*WHAT IS BEING ASKED*: Return the data that follows exactly. Include every line.

*Stored data*:
<file path="src/rtl/trex_defs.sv">
// Shared game definitions: state encoding seen by every game delegate, plus
// the default tuning constants of the master game controller.
package trex_defs;

    typedef enum logic [1:0] {
        ST_INIT = 2'b00,
        ST_PLAY = 2'b01,
        ST_DEAD = 2'b10
    } game_state_e;

    localparam int unsigned HIT_THRESH_DEF   = 4;
    localparam int unsigned GRACE_FRAMES_DEF = 8;
    localparam int unsigned DEAD_HOLD_DEF    = 30;
    localparam int unsigned CNT_W_DEF        = 12;

endpackage

</file>
<file path="src/rtl/edge_sync.sv">
// Two-flop synchroniser for an asynchronous level, followed by a registered
// rising-edge detector; pulse_o is high for one clk, 3 clk after the input rises.
module edge_sync (
    input  logic clk,
    input  logic rst,
    input  logic async_i,
    output logic pulse_o
);

    logic meta_q;
    logic sync_q;
    logic prev_q;
    logic pulse_q;

    always_ff @(posedge clk) begin
        if (rst) begin
            meta_q  <= 1'b0;
            sync_q  <= 1'b0;
            prev_q  <= 1'b0;
            pulse_q <= 1'b0;
        end else begin
            meta_q  <= async_i;
            sync_q  <= meta_q;
            prev_q  <= sync_q;
            pulse_q <= sync_q & ~prev_q;
        end
    end

    assign pulse_o = pulse_q;

endmodule

</file>
<file path="src/rtl/game_state_ctrl.sv">
// Master game FSM (INIT/PLAY/DEAD) with per-frame dino/obstacle overlap
// counting, start-of-play grace period and post-death restart hold-off.
module game_state_ctrl
    import trex_defs::*;
#(
    parameter int unsigned HIT_THRESH   = HIT_THRESH_DEF,
    parameter int unsigned GRACE_FRAMES = GRACE_FRAMES_DEF,
    parameter int unsigned DEAD_HOLD    = DEAD_HOLD_DEF,
    parameter int unsigned CNT_W        = CNT_W_DEF
) (
    input  logic       clk,
    input  logic       rst,
    input  logic       frame_clk,
    input  logic       jump,
    input  logic       dino_px,
    input  logic       obs_px,
    output logic [1:0] gameState,
    output logic       restart,
    output logic       hit
);

    localparam int unsigned TMR_MAX = (GRACE_FRAMES > DEAD_HOLD) ? GRACE_FRAMES : DEAD_HOLD;
    localparam int unsigned TMR_W   = $clog2(TMR_MAX + 1);
    localparam logic [CNT_W-1:0] CNT_SAT = '1;

    logic frame_tick;
    logic jump_rise;

    game_state_e      state_q, state_d;
    logic [CNT_W-1:0] cnt_q, cnt_d;
    logic [TMR_W-1:0] tmr_q, tmr_d;
    logic             restart_q, restart_d;
    logic             hit_q, hit_d;
    logic             over_thresh;
    logic             tmr_zero;

    edge_sync u_frame_sync (
        .clk     (clk),
        .rst     (rst),
        .async_i (frame_clk),
        .pulse_o (frame_tick)
    );

    edge_sync u_jump_sync (
        .clk     (clk),
        .rst     (rst),
        .async_i (jump),
        .pulse_o (jump_rise)
    );

    // Overlap counter: evaluated and cleared on the frame tick, saturating otherwise
    always_comb begin
        cnt_d = cnt_q;
        if (frame_tick) begin
            cnt_d = '0;
        end else if (dino_px && obs_px && (cnt_q != CNT_SAT)) begin
            cnt_d = cnt_q + CNT_W'(1);
        end
    end

    assign over_thresh = (cnt_q >= CNT_W'(HIT_THRESH));
    assign tmr_zero    = (tmr_q == '0);

    // Next state; tmr_q counts grace frames in PLAY and hold frames in DEAD
    always_comb begin
        state_d   = state_q;
        tmr_d     = tmr_q;
        restart_d = 1'b0;
        hit_d     = hit_q;
        unique case (state_q)
            ST_INIT: begin
                if (jump_rise) begin
                    state_d = ST_PLAY;
                    tmr_d   = TMR_W'(GRACE_FRAMES);
                end
            end
            ST_PLAY: begin
                if (frame_tick) begin
                    if (tmr_zero && over_thresh) begin
                        state_d = ST_DEAD;
                        hit_d   = 1'b1;
                        tmr_d   = TMR_W'(DEAD_HOLD);
                    end else if (!tmr_zero) begin
                        tmr_d = tmr_q - TMR_W'(1);
                    end
                end
            end
            ST_DEAD: begin
                if (jump_rise && tmr_zero) begin
                    state_d   = ST_INIT;
                    restart_d = 1'b1;
                    hit_d     = 1'b0;
                end else if (frame_tick && !tmr_zero) begin
                    tmr_d = tmr_q - TMR_W'(1);
                end
            end
            default: begin
                state_d = ST_INIT;
                hit_d   = 1'b0;
            end
        endcase
    end

    always_ff @(posedge clk) begin
        if (rst) begin
            state_q   <= ST_INIT;
            cnt_q     <= '0;
            tmr_q     <= '0;
            restart_q <= 1'b0;
            hit_q     <= 1'b0;
        end else begin
            state_q   <= state_d;
            cnt_q     <= cnt_d;
            tmr_q     <= tmr_d;
            restart_q <= restart_d;
            hit_q     <= hit_d;
        end
    end

    assign gameState = state_q;
    assign restart   = restart_q;
    assign hit       = hit_q;

endmodule

</file>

*RESULT*:
<file path="src/rtl/trex_defs.sv">
// Shared game definitions: state encoding seen by every game delegate, plus
// the default tuning constants of the master game controller.
package trex_defs;

    typedef enum logic [1:0] {
        ST_INIT = 2'b00,
        ST_PLAY = 2'b01,
        ST_DEAD = 2'b10
    } game_state_e;

    localparam int unsigned HIT_THRESH_DEF   = 4;
    localparam int unsigned GRACE_FRAMES_DEF = 8;
    localparam int unsigned DEAD_HOLD_DEF    = 30;
    localparam int unsigned CNT_W_DEF        = 12;

endpackage

</file>
<file path="src/rtl/edge_sync.sv">
// Two-flop synchroniser for an asynchronous level, followed by a registered
// rising-edge detector; pulse_o is high for one clk, 3 clk after the input rises.
module edge_sync (
    input  logic clk,
    input  logic rst,
    input  logic async_i,
    output logic pulse_o
);

    logic meta_q;
    logic sync_q;
    logic prev_q;
    logic pulse_q;

    always_ff @(posedge clk) begin
        if (rst) begin
            meta_q  <= 1'b0;
            sync_q  <= 1'b0;
            prev_q  <= 1'b0;
            pulse_q <= 1'b0;
        end else begin
            meta_q  <= async_i;
            sync_q  <= meta_q;
            prev_q  <= sync_q;
            pulse_q <= sync_q & ~prev_q;
        end
    end

    assign pulse_o = pulse_q;

endmodule

</file>
<file path="src/rtl/game_state_ctrl.sv">
// Master game FSM (INIT/PLAY/DEAD) with per-frame dino/obstacle overlap
// counting, start-of-play grace period and post-death restart hold-off.
module game_state_ctrl
    import trex_defs::*;
#(
    parameter int unsigned HIT_THRESH   = HIT_THRESH_DEF,
    parameter int unsigned GRACE_FRAMES = GRACE_FRAMES_DEF,
    parameter int unsigned DEAD_HOLD    = DEAD_HOLD_DEF,
    parameter int unsigned CNT_W        = CNT_W_DEF
) (
    input  logic       clk,
    input  logic       rst,
    input  logic       frame_clk,
    input  logic       jump,
    input  logic       dino_px,
    input  logic       obs_px,
    output logic [1:0] gameState,
    output logic       restart,
    output logic       hit
);

    localparam int unsigned TMR_MAX = (GRACE_FRAMES > DEAD_HOLD) ? GRACE_FRAMES : DEAD_HOLD;
    localparam int unsigned TMR_W   = $clog2(TMR_MAX + 1);
    localparam logic [CNT_W-1:0] CNT_SAT = '1;

    logic frame_tick;
    logic jump_rise;

    game_state_e      state_q, state_d;
    logic [CNT_W-1:0] cnt_q, cnt_d;
    logic [TMR_W-1:0] tmr_q, tmr_d;
    logic             restart_q, restart_d;
    logic             hit_q, hit_d;
    logic             over_thresh;
    logic             tmr_zero;

    edge_sync u_frame_sync (
        .clk     (clk),
        .rst     (rst),
        .async_i (frame_clk),
        .pulse_o (frame_tick)
    );

    edge_sync u_jump_sync (
        .clk     (clk),
        .rst     (rst),
        .async_i (jump),
        .pulse_o (jump_rise)
    );

    // Overlap counter: evaluated and cleared on the frame tick, saturating otherwise
    always_comb begin
        cnt_d = cnt_q;
        if (frame_tick) begin
            cnt_d = '0;
        end else if (dino_px && obs_px && (cnt_q != CNT_SAT)) begin
            cnt_d = cnt_q + CNT_W'(1);
        end
    end

    assign over_thresh = (cnt_q >= CNT_W'(HIT_THRESH));
    assign tmr_zero    = (tmr_q == '0);

    // Next state; tmr_q counts grace frames in PLAY and hold frames in DEAD
    always_comb begin
        state_d   = state_q;
        tmr_d     = tmr_q;
        restart_d = 1'b0;
        hit_d     = hit_q;
        unique case (state_q)
            ST_INIT: begin
                if (jump_rise) begin
                    state_d = ST_PLAY;
                    tmr_d   = TMR_W'(GRACE_FRAMES);
                end
            end
            ST_PLAY: begin
                if (frame_tick) begin
                    if (tmr_zero && over_thresh) begin
                        state_d = ST_DEAD;
                        hit_d   = 1'b1;
                        tmr_d   = TMR_W'(DEAD_HOLD);
                    end else if (!tmr_zero) begin
                        tmr_d = tmr_q - TMR_W'(1);
                    end
                end
            end
            ST_DEAD: begin
                if (jump_rise && tmr_zero) begin
                    state_d   = ST_INIT;
                    restart_d = 1'b1;
                    hit_d     = 1'b0;
                end else if (frame_tick && !tmr_zero) begin
                    tmr_d = tmr_q - TMR_W'(1);
                end
            end
            default: begin
                state_d = ST_INIT;
                hit_d   = 1'b0;
            end
        endcase
    end

    always_ff @(posedge clk) begin
        if (rst) begin
            state_q   <= ST_INIT;
            cnt_q     <= '0;
            tmr_q     <= '0;
            restart_q <= 1'b0;
            hit_q     <= 1'b0;
        end else begin
            state_q   <= state_d;
            cnt_q     <= cnt_d;
            tmr_q     <= tmr_d;
            restart_q <= restart_d;
            hit_q     <= hit_d;
        end
    end

    assign gameState = state_q;
    assign restart   = restart_q;
    assign hit       = hit_q;

endmodule

</file>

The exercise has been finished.